[Records from a collection]
[Start of section]

<file path="config.mk">
export PLATFORM = sky130hd
export DESIGN_NAME = xcvr_rst_seq
export DESIGN_NICKNAME = d
export VERILOG_FILES = /design/src/rtl/xcvr_rst_pkg.sv /design/src/rtl/xrs_sync2.sv /design/src/rtl/xrs_hold_timer.sv /design/src/rtl/xrs_out_decode.sv /design/src/rtl/xcvr_rst_seq.sv
export SDC_FILE = /design/constraint.sdc
export NUM_CORES = 1
export LEC_CHECK = 0
export CORE_AREA = 8 8 65 67
export CTS_BUF_LIST = sky130_fd_sc_hd__clkbuf_2 sky130_fd_sc_hd__clkbuf_4 sky130_fd_sc_hd__clkbuf_8
export CTS_CLUSTER_DIAMETER = 100
export DETAILED_ROUTE_END_ITERATION = 6
export DIE_AREA = 0 0 73 75
export PLACE_DENSITY = 0.46
export SLEW_MARGIN = 20
export SYNTH_ARGS = -nofsm -noshare
export SYNTH_HDL_FRONTEND = slang
export SYNTH_SLANG_ARGS = --single-unit
</file>
<file path="constraint.sdc">
create_clock -name clk -period 4.4 [get_ports clk]
set_input_delay 0.66 -clock clk [delete_from_list [all_inputs] [get_ports clk]]
set_output_delay 0.66 -clock clk [all_outputs]
set_load 0.05 [all_outputs]
</file>
<file path="src/rtl/xcvr_rst_pkg.sv">
package xcvr_rst_pkg;

  typedef enum logic [2:0] {
    ST_PWRDN     = 3'd0,
    ST_WAIT_LOCK = 3'd1,
    ST_WAIT_IDLE = 3'd2,
    ST_WAIT_FLK  = 3'd3,
    ST_SETTLE    = 3'd4,
    ST_WAIT_DATA = 3'd5,
    ST_READY     = 3'd6
  } seq_state_t;

  // A window of 'limit' cycles is complete when the count entering this
  // cycle is limit-1 (the count was cleared on the entry edge).
  function automatic logic hold_reached(input int unsigned count,
                                        input int unsigned limit);
    return (count + 1) >= limit;
  endfunction

  // Bundle of the four reset-style outputs plus ready.
  typedef struct packed {
    logic pwrdn;
    logic tx_dig;
    logic rx_ana;
    logic rx_dig;
    logic ready;
  } seq_out_t;

endpackage

</file>
<file path="src/rtl/xrs_sync2.sv">
module xrs_sync2 #(
  parameter int WIDTH = 4
) (
  input  logic             clk,
  input  logic             rst,
  input  logic [WIDTH-1:0] d,
  output logic [WIDTH-1:0] q
);
  logic [WIDTH-1:0] meta_q;
  logic [WIDTH-1:0] sync_q;

  for (genvar b = 0; b < WIDTH; b++) begin : g_bit
    always_ff @(posedge clk) begin
      if (rst) begin
        meta_q[b] <= 1'b0;
        sync_q[b] <= 1'b0;
      end else begin
        meta_q[b] <= d[b];
        sync_q[b] <= meta_q[b];
      end
    end
  end

  assign q = sync_q;
endmodule

</file>
<file path="src/rtl/xrs_hold_timer.sv">
module xrs_hold_timer #(
  parameter int CW = 4
) (
  input  logic          clk,
  input  logic          rst,
  input  logic          clr,
  input  logic [CW-1:0] limit,
  output logic          done
);
  import xcvr_rst_pkg::*;

  localparam logic [CW-1:0] CMAX = '1;

  logic [CW-1:0] cnt_q;

  always_ff @(posedge clk) begin
    if (rst || clr)          cnt_q <= '0;
    else if (cnt_q != CMAX)  cnt_q <= cnt_q + 1'b1;
  end

  assign done = hold_reached(32'(cnt_q), 32'(limit));

  // The count never skips: after a clear the next value is 0 or the clear persists.
  assert_timer_clears_R11: assert property (@(posedge clk) disable iff (rst)
    clr |=> (cnt_q == '0));
endmodule

</file>
<file path="src/rtl/xrs_out_decode.sv">
module xrs_out_decode (
  input  xcvr_rst_pkg::seq_state_t state,
  output xcvr_rst_pkg::seq_out_t   outs
);
  import xcvr_rst_pkg::*;

  always_comb begin
    outs = '{pwrdn: 1'b1, tx_dig: 1'b1, rx_ana: 1'b1, rx_dig: 1'b1, ready: 1'b0};
    unique case (state)
      ST_PWRDN:     ;
      ST_WAIT_LOCK: outs.pwrdn = 1'b0;
      ST_WAIT_IDLE: begin
        outs.pwrdn  = 1'b0;
        outs.tx_dig = 1'b0;
      end
      ST_WAIT_FLK, ST_SETTLE, ST_WAIT_DATA: begin
        outs.pwrdn  = 1'b0;
        outs.tx_dig = 1'b0;
        outs.rx_ana = 1'b0;
      end
      ST_READY: outs = '{pwrdn: 1'b0, tx_dig: 1'b0, rx_ana: 1'b0, rx_dig: 1'b0, ready: 1'b1};
      default: ;
    endcase
  end
endmodule

</file>
<file path="src/rtl/xcvr_rst_seq.sv">
module xcvr_rst_seq #(
  parameter int PD_HOLD_CYC = 8,
  parameter int SETTLE_CYC  = 6
) (
  input  logic clk,
  input  logic rst,
  input  logic txpll_lock,
  input  logic cfg_busy,
  input  logic rx_freq_lock,
  input  logic rx_data_seen,
  output logic pll_pwrdn,
  output logic tx_dig_rst,
  output logic rx_ana_rst,
  output logic rx_dig_rst,
  output logic chan_ready
);
  import xcvr_rst_pkg::*;

  localparam int MAXC = (PD_HOLD_CYC > SETTLE_CYC) ? PD_HOLD_CYC : SETTLE_CYC;
  localparam int CW   = $clog2(MAXC + 1);
  localparam int NSTAT = 4;

  // synchronized status, bit order {lock, busy, freq lock, data}
  logic [NSTAT-1:0] stat_s;
  logic lock_s, busy_s, flock_s, data_s;

  xrs_sync2 #(.WIDTH(NSTAT)) i_sync (
    .clk (clk),
    .rst (rst),
    .d   ({txpll_lock, cfg_busy, rx_freq_lock, rx_data_seen}),
    .q   (stat_s)
  );
  assign {lock_s, busy_s, flock_s, data_s} = stat_s;

  seq_state_t state_q, state_d;
  logic          hold_done;
  logic          state_change;
  logic [CW-1:0] hold_limit;

  assign hold_limit   = (state_q == ST_PWRDN) ? CW'(PD_HOLD_CYC) : CW'(SETTLE_CYC);
  assign state_change = (state_d != state_q);

  xrs_hold_timer #(.CW(CW)) i_timer (
    .clk   (clk),
    .rst   (rst),
    .clr   (state_change),
    .limit (hold_limit),
    .done  (hold_done)
  );

  always_comb begin
    state_d = state_q;
    case (state_q)
      ST_PWRDN:     if (hold_done) state_d = ST_WAIT_LOCK;
      ST_WAIT_LOCK: if (lock_s)    state_d = ST_WAIT_IDLE;
      default: begin
        if (!lock_s) begin
          state_d = ST_PWRDN;
        end else begin
          case (state_q)
            ST_WAIT_IDLE: if (!busy_s) state_d = ST_WAIT_FLK;
            ST_WAIT_FLK:  if (flock_s) state_d = ST_SETTLE;
            ST_SETTLE: begin
              if (!flock_s)      state_d = ST_WAIT_FLK;
              else if (hold_done) state_d = ST_WAIT_DATA;
            end
            ST_WAIT_DATA: begin
              if (!flock_s)     state_d = ST_WAIT_FLK;
              else if (data_s)  state_d = ST_READY;
            end
            ST_READY: if (!flock_s) state_d = ST_WAIT_FLK;
            default:  state_d = ST_PWRDN;
          endcase
        end
      end
    endcase
  end

  always_ff @(posedge clk) begin
    if (rst) state_q <= ST_PWRDN;
    else     state_q <= state_d;
  end

  seq_out_t outs;
  xrs_out_decode i_dec (
    .state (state_q),
    .outs  (outs)
  );

  assign pll_pwrdn  = outs.pwrdn;
  assign tx_dig_rst = outs.tx_dig;
  assign rx_ana_rst = outs.rx_ana;
  assign rx_dig_rst = outs.rx_dig;
  assign chan_ready = outs.ready;

  // ---------------- assertions ----------------
  assert_pwrdn_hold_R1: assert property (@(posedge clk) disable iff (rst)
    $fell(pll_pwrdn) |-> $past(hold_done));

  assert_pwrdn_all_rst_R2: assert property (@(posedge clk) disable iff (rst)
    pll_pwrdn |-> (tx_dig_rst && rx_ana_rst && rx_dig_rst && !chan_ready));

  assert_tx_needs_lock_R3: assert property (@(posedge clk) disable iff (rst)
    $fell(tx_dig_rst) |-> $past(lock_s));

  assert_rxa_needs_idle_R4: assert property (@(posedge clk) disable iff (rst)
    $fell(rx_ana_rst) |-> ($past(!busy_s) && !tx_dig_rst));

  assert_rxd_needs_flock_R5: assert property (@(posedge clk) disable iff (rst)
    $fell(rx_dig_rst) |-> $past(flock_s));

  assert_rxd_needs_data_R7: assert property (@(posedge clk) disable iff (rst)
    $fell(rx_dig_rst) |-> $past(data_s));

  assert_ready_vs_rxd_R8: assert property (@(posedge clk) disable iff (rst)
    chan_ready == !rx_dig_rst);

  assert_lock_loss_R10: assert property (@(posedge clk) disable iff (rst)
    (!lock_s && !tx_dig_rst) |=> (pll_pwrdn && !chan_ready));

  assert_flock_loss_R11: assert property (@(posedge clk) disable iff (rst)
    (lock_s && !flock_s && !rx_ana_rst) |=> (rx_dig_rst && !chan_ready));

  assert_sync_reset_R12: assert property (@(posedge clk)
    rst |=> (pll_pwrdn && tx_dig_rst && rx_ana_rst && rx_dig_rst && !chan_ready));
endmodule

</file>
==> summary.md <==
| Metric | Value |
|---|---|
| Status | `finished, final reports clean` |
| Total die area | `5480 sq um` |
| Logic pwr share | `19.1%` |
| Post-route setup TNS | `0 ns` |
| TritonCTS clock tree | `built` |
| Slew @ Worst Pin | `0.551 ns` |
| Post-route DRC violation count | `0` |
| Mapped Cells | `between 100 and 150` |
| Core area | `around 3200 sq um` |
| Synthesis-to-finish area growth | `16.0%` |
| # setup viols final | `0` |
| Die Y | `75 um` |
| CP max FO | `16` |
| Drt pass-1 iters | `4` |
| PwrDens | `276 nW/um^2` |
| Most frequent cells in the layout | `dfxtp_1 (15), nand2_1 (11), nor2b_1 (11)` |
| Nets | `122` |
| Filler cell count | `337` |
| Drt wl/cell | `11.0 um` |
| Hold slack | `0.441 ns` |
| Hold buffers post-CTS | `0` |
| Diode count | `0` |
| Routed WL | `1750 um` |
| Antenna violations before repair | `0` |
| Endpoint class of the critical path | `output pin` |
| Synth Cell Area | `912 sq um` |
| Worst R2R End | `i_timer.cnt_q[2]` |
| WHS Path Cells | `1` |
| CTS H-Tree Depth | `1` |
| CP max stage cell | `clkdlybuf4s50_1` |
| Peak supply drop | `0.140 mV` |
| Worst Hold End | `i_sync.q[0]` |
| Post-synthesis cell type count | `41` |
| Max Fclk | `357 MHz` |
| Clock power frac | `about a quarter` |
| Reg-to-reg startpoint | `state_q[1]` |
| HP Start | `i_sync.meta_q[0]` |
| First-pass GRT wire length | `between 3000 and 4000 um` |
| Cell Rows | `21` |
| Minimum clock period | `2.80 ns` |
| 1st-iter DRT viols | `47` |
| Tcrit/Tclk final | `between 60% and 70%` |
| Critical path depth | `4` |
| PostCTS Resize Cnt | `0` |
| CP Class | `flip-flop to output pin` |
| Post-CTS Setup Bufs | `0` |
| Gr usage total | `7.15%` |
| Worst Clk Skew | `0.000880 ns` |
| Endpoints failing hold | `0` |
| Int Pwr | `0.000208 W` |
| CP Buf/Inv Count | `2` |
| Via count | `730` |
| Max-slew violations | `0` |
| CP peak stage delay | `0.79 ns` |
| Max_cap viols | `0` |
| Fin cells | `approximately 160` |
| CTS buffer count | `3` |
| Effective utilization at floorplan | `28.2%` |
| Largest net degree at the start of global routing | `17` |
| Routed Antenna Nets | `0` |
| CTS sink count | `15` |
| Dpl cells | `around 160` |
| P_leak | `0.399 nW` |
| Vias per Instance | `4.59` |
| FF-to-FF setup slack | `2.04 ns` |
| Root Driver | `clkbuf_4` |
| Power share of the sequential group | `54.8%` |
| Die X | `73 um` |
| RSZ-0062 raised after global routing | `no` |
| Vias in the first global route | `692` |
| Crit path max-delay family | `buffers and inverters` |
| Routability Congestion | `0.737` |
| Max Root-Sink Buffers | `2` |
| Synth warnings | `0` |
| Sequential area share after synthesis | `between 30% and 40%` |
| WP data arrival | `about 2.1 ns` |
| Critical Path RT | `3.74 ns` |
| Critical Path Start Type | `flip-flop` |
| I/O Pins | `11` |
| Layout cell share with drive strength beyond 1 | `10.6%` |
| R2R depth | `7` |
| Clk slew on worst S/H paths | `approximately 0.09 ns` |
| Synth Register Bits | `15` |
| Clock latency at the later pin of the worst-skew pair | `0.28 ns` |
| Switching Share | `28.9%` |
| Sw Pwr | `~0.000084 W` |
| Commonest non-fill, non-tap cell in the layout | `dfxtp_1` |
| Hold/Removal Path Class | `flip-flop to flip-flop` |
| Relative slew slack | `62.3%` |
| Grt ovf | `0` |
| PortBufs | `10` |
| Mean Syn Cell Area | `roughly 8.6 sq um` |
| Syn_nets | `between 100 and 150` |
| CP Cell Sequence | `nand2_1 > or2_2 > inv_1 > clkdlybuf4s50_1` |
==> cell type report <==
class,count,area [sq um],share of cell area [%]
multi-input cells,80,556,52.5
clock inverters,1,5.00,0.473
inverters,4,17.5,1.65
clock buffers,3,22.5,2.13
repair buffers,10,100,9.46
well taps,46,57.6,5.44
flip-flops and latches,15,300,28.4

[End of section]

→ Work instruction: Look above and return each line of the records exactly, from the very first through the line with "sync_q[b] <= 1'b0;", both included.

→ Response for this exercise:
<file path="config.mk">
export PLATFORM = sky130hd
export DESIGN_NAME = xcvr_rst_seq
export DESIGN_NICKNAME = d
export VERILOG_FILES = /design/src/rtl/xcvr_rst_pkg.sv /design/src/rtl/xrs_sync2.sv /design/src/rtl/xrs_hold_timer.sv /design/src/rtl/xrs_out_decode.sv /design/src/rtl/xcvr_rst_seq.sv
export SDC_FILE = /design/constraint.sdc
export NUM_CORES = 1
export LEC_CHECK = 0
export CORE_AREA = 8 8 65 67
export CTS_BUF_LIST = sky130_fd_sc_hd__clkbuf_2 sky130_fd_sc_hd__clkbuf_4 sky130_fd_sc_hd__clkbuf_8
export CTS_CLUSTER_DIAMETER = 100
export DETAILED_ROUTE_END_ITERATION = 6
export DIE_AREA = 0 0 73 75
export PLACE_DENSITY = 0.46
export SLEW_MARGIN = 20
export SYNTH_ARGS = -nofsm -noshare
export SYNTH_HDL_FRONTEND = slang
export SYNTH_SLANG_ARGS = --single-unit
</file>
<file path="constraint.sdc">
create_clock -name clk -period 4.4 [get_ports clk]
set_input_delay 0.66 -clock clk [delete_from_list [all_inputs] [get_ports clk]]
set_output_delay 0.66 -clock clk [all_outputs]
set_load 0.05 [all_outputs]
</file>
<file path="src/rtl/xcvr_rst_pkg.sv">
package xcvr_rst_pkg;

  typedef enum logic [2:0] {
    ST_PWRDN     = 3'd0,
    ST_WAIT_LOCK = 3'd1,
    ST_WAIT_IDLE = 3'd2,
    ST_WAIT_FLK  = 3'd3,
    ST_SETTLE    = 3'd4,
    ST_WAIT_DATA = 3'd5,
    ST_READY     = 3'd6
  } seq_state_t;

  // A window of 'limit' cycles is complete when the count entering this
  // cycle is limit-1 (the count was cleared on the entry edge).
  function automatic logic hold_reached(input int unsigned count,
                                        input int unsigned limit);
    return (count + 1) >= limit;
  endfunction

  // Bundle of the four reset-style outputs plus ready.
  typedef struct packed {
    logic pwrdn;
    logic tx_dig;
    logic rx_ana;
    logic rx_dig;
    logic ready;
  } seq_out_t;

endpackage

</file>
<file path="src/rtl/xrs_sync2.sv">
module xrs_sync2 #(
  parameter int WIDTH = 4
) (
  input  logic             clk,
  input  logic             rst,
  input  logic [WIDTH-1:0] d,
  output logic [WIDTH-1:0] q
);
  logic [WIDTH-1:0] meta_q;
  logic [WIDTH-1:0] sync_q;

  for (genvar b = 0; b < WIDTH; b++) begin : g_bit
    always_ff @(posedge clk) begin
      if (rst) begin
        meta_q[b] <= 1'b0;
        sync_q[b] <= 1'b0;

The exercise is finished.